I would also like to use this feast day to write a note of thanks to all who have held Cat and I in prayer these last weeks. To say they have been anything less than difficult would be an untruth. While most people around me rejoiced in the outcomes, my heart grew heavy and to be honest my faith in the Church was shaken. So while I went about my work with a broken spirit, keeping the seminary lawn and hedged trimmed and the pipes and electrical wiring in working order, the rest of the place was rejoicing. It was bad enough to feel alone in all this but the cries of "I hope the conservativesfundamental leave...let them walk away!" cut to the quick. I won't begin to write about the other comments made against the more 'traditional' of us Anglicans. It has been difficult with a few family relations as well. There is not a lot of understanding from some corners of the fundamental South. Bishop Gray, my bishop, gave me a great deal of hope and courage. He is a good man a great Bishop. So for all you who were wondering "if I would have a church to go back to?" Yes I will be going back to the Diocese of Mississippi. I have given my Bishop and my diocese my word as a gentleman that I would serve Christ with them and I will do nothing less.

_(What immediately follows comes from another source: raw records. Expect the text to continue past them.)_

### config.mk
export PLATFORM = sky130hd
export DESIGN_NAME = bfx_loop_stack
export DESIGN_NICKNAME = d
export VERILOG_FILES = /design/src/hdl/bfx_pkg.sv /design/src/hdl/bfx_loop_stack.sv
export SDC_FILE = /design/constraint.sdc
export NUM_CORES = 1
export LEC_CHECK = 0
export ABC_AREA = 1
export BUFFER_PORTS_ARGS = -buffer_cell sky130_fd_sc_hd__buf_2
export CORE_ASPECT_RATIO = 0.5
export CORE_MARGIN = 10
export CORE_UTILIZATION = 44
export DETAILED_ROUTE_END_ITERATION = 8
export RECOVER_POWER = 50
export SYNTH_ARGS = -nofsm -noshare
export SYNTH_HDL_FRONTEND = slang
export SYNTH_SLANG_ARGS = --single-unit
### constraint.sdc
create_clock -name aclk -period 3.3 [get_ports aclk]
set_input_delay 0.66 -clock aclk [delete_from_list [all_inputs] [get_ports aclk]]
set_output_delay 0.66 -clock aclk [all_outputs]
set_load 0.005 [all_outputs]
### src/hdl/bfx_pkg.sv
// shared types, instruction codes and limits for the instruction execute unit
package bfx_pkg;

    // instruction bytes
    localparam logic [7:0] CMD_INC   = 8'h2B;
    localparam logic [7:0] CMD_DEC   = 8'h2D;
    localparam logic [7:0] CMD_LEFT  = 8'h3C;
    localparam logic [7:0] CMD_RIGHT = 8'h3E;
    localparam logic [7:0] CMD_OUT   = 8'h2E;
    localparam logic [7:0] CMD_IN    = 8'h2C;
    localparam logic [7:0] CMD_OPEN  = 8'h5B;
    localparam logic [7:0] CMD_CLOSE = 8'h5D;

    localparam int PROGRAM_DEPTH = 4096;
    localparam logic [12:0] NEST_MAX  = 13'd8191;
    localparam logic [23:0] OPS_RESET = 24'd100000;

    typedef enum logic [2:0] {
        ST_OK             = 3'd0,
        ST_OPLIMIT        = 3'd1,
        ST_UNDERFLOW      = 3'd2,
        ST_CLOSE_UNMATCHED = 3'd3,
        ST_OPEN_UNMATCHED = 3'd4,
        ST_TAPE_FULL      = 3'd5,
        ST_STACK_FULL     = 3'd6
    } status_t;

    // loop stack control from the executor
    typedef struct packed {
        logic        push;
        logic        pop;
        logic [11:0] pc;
    } stk_cmd_t;

    // loop stack state seen by the executor
    typedef struct packed {
        logic        empty;
        logic        full;
        logic [11:0] top;
    } stk_stat_t;

    // address after pc, capped at the program size
    function automatic logic [12:0] follow_pc(input logic [11:0] pc);
        logic [12:0] n;
        n = {1'b0, pc} + 13'd1;
        if (n > 13'(PROGRAM_DEPTH)) begin
            n = 13'(PROGRAM_DEPTH);
        end
        return n;
    endfunction

endpackage

### src/hdl/bfx_loop_stack.sv
// loop address stack: entries in a memory, top of stack held in a register
module bfx_loop_stack #(
    parameter int LOOP_DEPTH = 64
) (
    input  logic              aclk,
    input  logic              aresetn,
    input  bfx_pkg::stk_cmd_t cmd,
    output bfx_pkg::stk_stat_t stat
);
    import bfx_pkg::*;

    localparam int AW = (LOOP_DEPTH > 1) ? $clog2(LOOP_DEPTH) : 1;
    localparam int CW = $clog2(LOOP_DEPTH + 1);

    logic [11:0]   stk_mem [LOOP_DEPTH];
    logic [CW-1:0] count_reg;
    logic [11:0]   top_reg;
    logic [11:0]   rd_q_reg;
    logic          sel_mem_reg;
    logic [CW-1:0] below_top;

    // entry under the current top, new top after a pop
    assign below_top = count_reg - CW'(2);

    always_ff @(posedge aclk) begin
        if (cmd.push) begin
            stk_mem[count_reg[AW-1:0]] <= cmd.pc;
        end
        if (cmd.pop && count_reg >= CW'(2)) begin
            rd_q_reg <= stk_mem[below_top[AW-1:0]];
        end
    end

    always_ff @(posedge aclk) begin
        if (!aresetn) begin
            count_reg   <= '0;
            sel_mem_reg <= 1'b0;
        end else if (cmd.push) begin
            count_reg   <= count_reg + CW'(1);
            sel_mem_reg <= 1'b0;
        end else if (cmd.pop) begin
            count_reg   <= count_reg - CW'(1);
            sel_mem_reg <= 1'b1;
        end
    end

    always_ff @(posedge aclk) begin
        if (cmd.push) begin
            top_reg <= cmd.pc;
        end
    end

    assign stat.empty = (count_reg == '0);
    assign stat.full  = (count_reg >= CW'(LOOP_DEPTH));
    assign stat.top   = sel_mem_reg ? rd_q_reg : top_reg;

    a_push_pop_excl: assert property (@(posedge aclk) disable iff (!aresetn)
        !(cmd.push && cmd.pop))
        else $error("push and pop in the same cycle");

    a_count_bound: assert property (@(posedge aclk) disable iff (!aresetn)
        count_reg <= CW'(LOOP_DEPTH))
        else $error("loop stack count beyond depth");

    a_push_full: assert property (@(posedge aclk) disable iff (!aresetn)
        cmd.push |-> !stat.full)
        else $error("push into a full loop stack");

    a_pop_empty: assert property (@(posedge aclk) disable iff (!aresetn)
        cmd.pop |-> !stat.empty)
        else $error("pop from an empty loop stack");

endmodule

# ---- Yosys cells after proc, flatten, opt, wreduce, memory -nomap -nowiden
# Memories as Yosys holds them, arrays and structs flattened. A register that Yosys moved wholly into a read port is not among the register bits.
# Cells that the tools add are included.
dict set report word_totals {
  ff_bits 20
  output_inout_bits 14
  word_cells 19
  ramBits 768
  n_memories 1
}
dict set report op_classes {
  n_addsub 3
  n_bitwise 1
  n_mux 5
  n_reduce_logical 4
  magnitude_cmp 2
}
# memory words width rd rd_clocked_by_memory_dff wr line
set mem_list {}
lappend mem_list {stk_mem 64 12 1 1 1 bfx_loop_stack.sv:15} ;# logic [11:0] stk_mem [LOOP_DEPTH];
# cell count
set ops {}
lappend ops {{$mux 7} 2}
lappend ops {{$mux 12} 1}
lappend ops {{$add 7x1->7 const B} 1}
lappend ops {{$ge 7x2->1 const B} 1}
lappend ops {{$ge 7x7->1 const B} 1}
lappend ops {{$logic_not 7->1} 1}
lappend ops {{$sub 7x1->7 const B} 1}
lappend ops {{$sub 6x2->6 const B} 1}
lappend ops {{$mux 1} 2}
lappend ops {{$reduce_bool 2->1} 1}
lappend ops {{$reduce_or 2->1} 1}
lappend ops {{$logic_and 1x1->1} 1}
lappend ops {{$not 1->1} 1}

# ---- Depth between registers and ports, before layout
dict set report logic_depth {
  depth_word 3
  mapped_depth 13
}

# ---- Least setup slack after synthesis
# No wires, ideal clock.
dict set report synth_path {
  path_type {reg-to-reg}
  startpoint {register count_reg[1]}
  endpoint {register rd_q_reg[2], read port of stk_mem, data pin}
  path_stages_with_launch 14
  t_required_ps 3047
  period_less_slack_ps 2394
  path_buffers 5
  slack_ps 906
  setup_time_ps 253
  t_arrival_ps 2141
  path_cell_list {dfxtp_1 inv_2 buf_2 buf_2 ha_1 buf_2 clkinv_1 buf_2 buf_1 nand3_1 nand3_1 nand3_1 nand3_1 nand2_1}
}
dict set report synth_via {
  elab_chain_len 2
}
# element line
set synth_lines {}
lappend synth_lines {{from (decl)} bfx_loop_stack.sv:16} ;# logic [CW-1:0] count_reg;
lappend synth_lines {{from (signal assigned)} bfx_loop_stack.sv:39} ;# count_reg <= count_reg + CW'(1);
lappend synth_lines {{from (signal assigned)} bfx_loop_stack.sv:42} ;# count_reg <= count_reg - CW'(1);
lappend synth_lines {{$ge 7x2->1} bfx_loop_stack.sv:29} ;# if (cmd.pop && count_reg >= CW'(2)) begin
lappend synth_lines {{$logic_and 1x1->1} bfx_loop_stack.sv:29}
lappend synth_lines {{to (decl)} bfx_loop_stack.sv:18} ;# logic [11:0] rd_q_reg;
# Several ways; a longest one is shown, not always the timed one.
# A chain may end at the register's enable or synchronous reset.

# ---- Worst setup path in the final report
dict set report layout_path {
  startpoint {input cmd[9] (netlist name)}
  endpoint {memory stk_mem[10][9], data pin}
}
# element line
set layout_lines {}
lappend layout_lines {{from (decl)} bfx_loop_stack.sv:7} ;# input bfx_pkg::stk_cmd_t cmd,
lappend layout_lines {{to (decl)} bfx_loop_stack.sv:15}
# No word-level cell before the write port.

==> impl_metrics.json <==
{
  "overflow": 0,
  "area_delta_synth_final_pct": 11.3,
  "skew_ps": 18.2,
  "grt_pass1_vias": 21300,
  "vias_per_cell": 5.33,
  "power_density_mw_per_mm2": 644,
  "whs_path_depth": 3,
  "yosys.area.top_type_share": 0.699,
  "path_clk_slew_ps": 60,
  "crit_path_end_kind": "register",
  "hold_start": "aresetn",
  "cts-root-buf": "clkbuf_16",
  "synth_area_mm2": 0.0340,
  "dieArea_mm2": 0.0895,
  "met3_length_um": 8760,
  "vias": 22600,
  "start_util": 0.448,
  "crit_slowest_cell": "clkbuf_1",
  "power_leakage_nw": 14.9,
  "rsz0062_at_grt": "false",
  "die_w_um": 413,
  "synth_cell_types": 30,
  "r2r-start": "count_reg[0]",
  "nets": 3206,
  "routedWlPerCell_um": 21.9,
  "cpMostUsedCell": "clkbuf_1",
  "cts-resized-gates": 0,
  "m1WireLength_um": 40400,
  "gp_congestion": 0.881,
  "ir_worst_vdd_mv": 0.439,
  "required_ps": 3420,
  "antennaDiodeCount": 0,
  "hp-class": "in2reg",
  "cp_num_buf_inv": 2,
  "grtUsageTotal": 0.205,
  "rows": 71,
  "status": "finished, violations left",
  "cts.path.max_buffers": 3,
  "largest_reg_flops": 768,
  "cp_top_family": "buffers and inverters",
  "grt_start_max_net_pins": 192,
  "maxCapViolations": 12,
  "wirelength_um": 93100,
  "synth_warnings": 0,
  "synth_top_area_cell": "edfxtp_1",
  "yosysSeqAreaShare": 0.704,
  "met2_length_um": 42000,
  "hold_end": "count_reg[6]",
  "io_buffer_count": 29,
  "clk_latency_ps": 640,
  "min_period_ps": 2900,
  "clock.fmax_mhz": 345,
  "path_class": "in2reg",
  "final_layout_size_suffix_gt1_frac": 0.0799,
  "grt_pass1_wl_um": 139000,
  "routed.top_layer": "met4",
  "worst_pin_slew_ps": 2130,
  "drtIter0Drc": 3005,
  "synth.avg_cell_area_um2": 10.9,
  "die_h_um": 217,
  "hold_viol": 0,
  "r2r_slack_ps": 610,
  "cts_inserted_buffers": 74,
  "syn_nets": 3141,
  "coreArea_mm2": 0.0759,
  "drc": 0,
  "max_stage_delay_ps": 1570,
  "path_cells": "clkbuf_1, clkbuf_1",
  "cts-htree-levels": 3,
  "postCtsSetupRepairBufs": 0,
  "ff2ff_path_depth": 11,
  "drt-pass1-iter-count": 5,
  "synth-seq-cells": 800,
  "dp_hpwl_um": 54700,
  "violations": "capacitance limit, slew limit",
  "ctsHoldBuffers": 0,
  "yosys-top-cells-area": "edfxtp_1 (70%), nand2_1 (11%), nand3_1 (7.5%)",
  "fin_crit_sh": 0.877,
  "antenna_left": 0,
  "relSlewSlack": -0.423,
  "worst_r2r_endpoint": "rd_q_reg[1]",
  "syn_inst": 3114,
  "cts_tree": "yes",
  "clock_sinks": 800,
  "slew_viol_final": 478,
  "start_kind": "primary input",
  "ios": 30,
  "setup_viol": 0,
  "final.setup.tns_ps": 0,
  "critPathMaxFanout": 34,
  "antenna_found_initial": 1,
  "final_core_util": 0.499,
  "cp.arrival_ps": 3020
}
cell usage in the layout (no fill, tap or decap), types with 2 or more instances in the layout:
cell	instances
mux2_2	12
buf_2	20
dfxtp_1	6
clkbuf_16	81
ha_1	9
inv_1	278
bufinv_16	5
o21ai_0	77
a21oi_1	12
nand2_1	1005
edfxtp_1	792
inv_2	3
clkinv_2	11
clkbuf_1	41
nor3_1	2
clkbuf_2	6
nand3_1	513
nor2_1	213
dfxtp_4	2
inv_8	2
clkinv_1	13
buf_12	11
buf_4	101
xor2_1	4
metrics by stage:
step	power, mW	area (um^2)	hold WS [ps]	instances	worst slack (ps)
after CTS	24.5	38000	267	4252	494
after global routing	25.2	37900	278	4252	267
after detailed placement	16.1	35700	596	4125	676
after floorplan	14.3	34000	515	3114	906
final	24.4	37900	312	4252	405
after global placement	16.1	35700	609	4125	660
logic make-up after synthesis:
group	Yosys count	synth area share
compound gates	92	0.0138
xor+xnor	6	0.00199
fa+ha+maj	11	0.00427
buf+inv	456	0.0614
flops	800	0.704
mux	12	0.00397
simple gates	1737	0.211
power by group:
group | total (mW) | switching [mW] | internal (mW) | leakage (nW)
Sequential | 11.6 | 0.127 | 11.5 | 7.21
Clock | 8.52 | 3.69 | 4.83 | 1.15
Combinational | 4.30 | 3.19 | 1.11 | 6.52
routing by layer:
metal / up-vias / track usage
met5: - / 0
met4: 0 / 0.0484
met3: 135 / 0.0420
met2: 970 / 0.311
met1: 11000 / 0.300
li1: 10500 / -
cells in the mapped netlist:
library cell  number
clkbuf_1          39
a31oi_1            1
a21oi_1           12
fa_1               1
o2111ai_1          1
nand3b_1           1
nor3_1             2
buf_1             19
a21o_1             1
inv_1            278
clkinv_1           1
nand2_1         1005
buf_8              2
xnor2_2            1
inv_2              5
mux2_2            12
nor4_1             1
buf_4              4
edfxtp_1         792
buf_6             33
nor2_1           213
nand4_1            1
dfxtp_1            8
buf_2             75
xor2_1             4
nand2_2            1
xor2_2             1
nand3_1          513
o21ai_0           77
ha_1              10
how the worst max path moves through the flow:
| stage | from | end | cells past startpoint |
|---|---|---|---|
| after floorplan | count_reg[1] | rd_q_reg[2] | 13 |
| after global placement | count_reg[0] | rd_q_reg[7] | 11 |
| after detailed placement | count_reg[0] | rd_q_reg[10] | 11 |
| after CTS | count_reg[0] | stat[13] | 3 |
| after global routing | cmd[9] | stk_mem[11][9] | 2 |
| final | cmd[9] | stk_mem[10][9] | 2 |
area by class of cell:
cell class	count	area [um^2]
Fill cell	6722	38000
Multi-Input combinational cell	1858	8020
Inverter	284	1080
Timing Repair Buffer	161	1190
Tap cell	1022	1280
Sequential cell	800	24000
Clock inverter	28	249
Clock buffer	99	2090
No activity file was read; power rests on OpenSTA's default activity.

That doesn't mean that my catholic-minded faith won't continue to spin about the idea of Ecclesiology. I found it interesting that none of the pro Robinson rhetoric I saw mentioned anything about the larger Church. While the con Robison rhetoric spoke of it frequently. Most people I talked to were not concerned about the larger church in this issue, in fact they were willing in some form to sacrifice it for the issue at hand. There is a lot to reflect on surrounding that and I am ill prepared to write about it at this point. But it is something to think about. Or was it just me?
Yours in Christ

Thursday, August 07, 2003

A statement from his grace, Duncan M. Gray III

Ninth Bishop of the Episcopal Diocese of Mississppi



"Some of us bear a peculiar burden as we have wrestled with the
emotionally charged issues of this convention. We live in a part of the
country where there have been times when we have been absolutely certain
about particular social, moral, or cultural issues, and history has
proven that we were terribly wrong. It is that burden of our history
that, for many of us, makes this discernment particularly difficult.

"It is important for you to know that over the last few days, much of
the church in my part of the world has been broken. I pray God that, in
the eucharistic imagery, we have been broken so that we can more fully
be shared with the world. But, please know, many of us have been
broken.

"It is my deepest prayer that we have been broken for God's purposes -
purposes that are as yet unclear to us. It is my deepest prayer that
the death we experience will allow us to be born anew.

"But, please know, that we must live into that death for a time. The
three days in the tomb are terribly important for us to know what future
God is leading us into. Please give dignity to our grief. Please do
not ridicule or make light of our sorrow.

"Before this convention I spoke to many congregations about what may be
happening here. At every occasion I said that if the church had been
solely dependent on the correctness of all its decisions, it never would
have made it out of the first century. Rather, the church has always
been dependent, not on the faithfulness of its people, but on the
redemptive power of God to take what is offered and use it for God's
purposes.

"My sisters and brothers, my commitment to you is to take all that we
have done here and offer it at God's altar to be used for God's
redemptive mission in this world.

"I so appreciate your gentle kindnesses. Keep us in your prayers."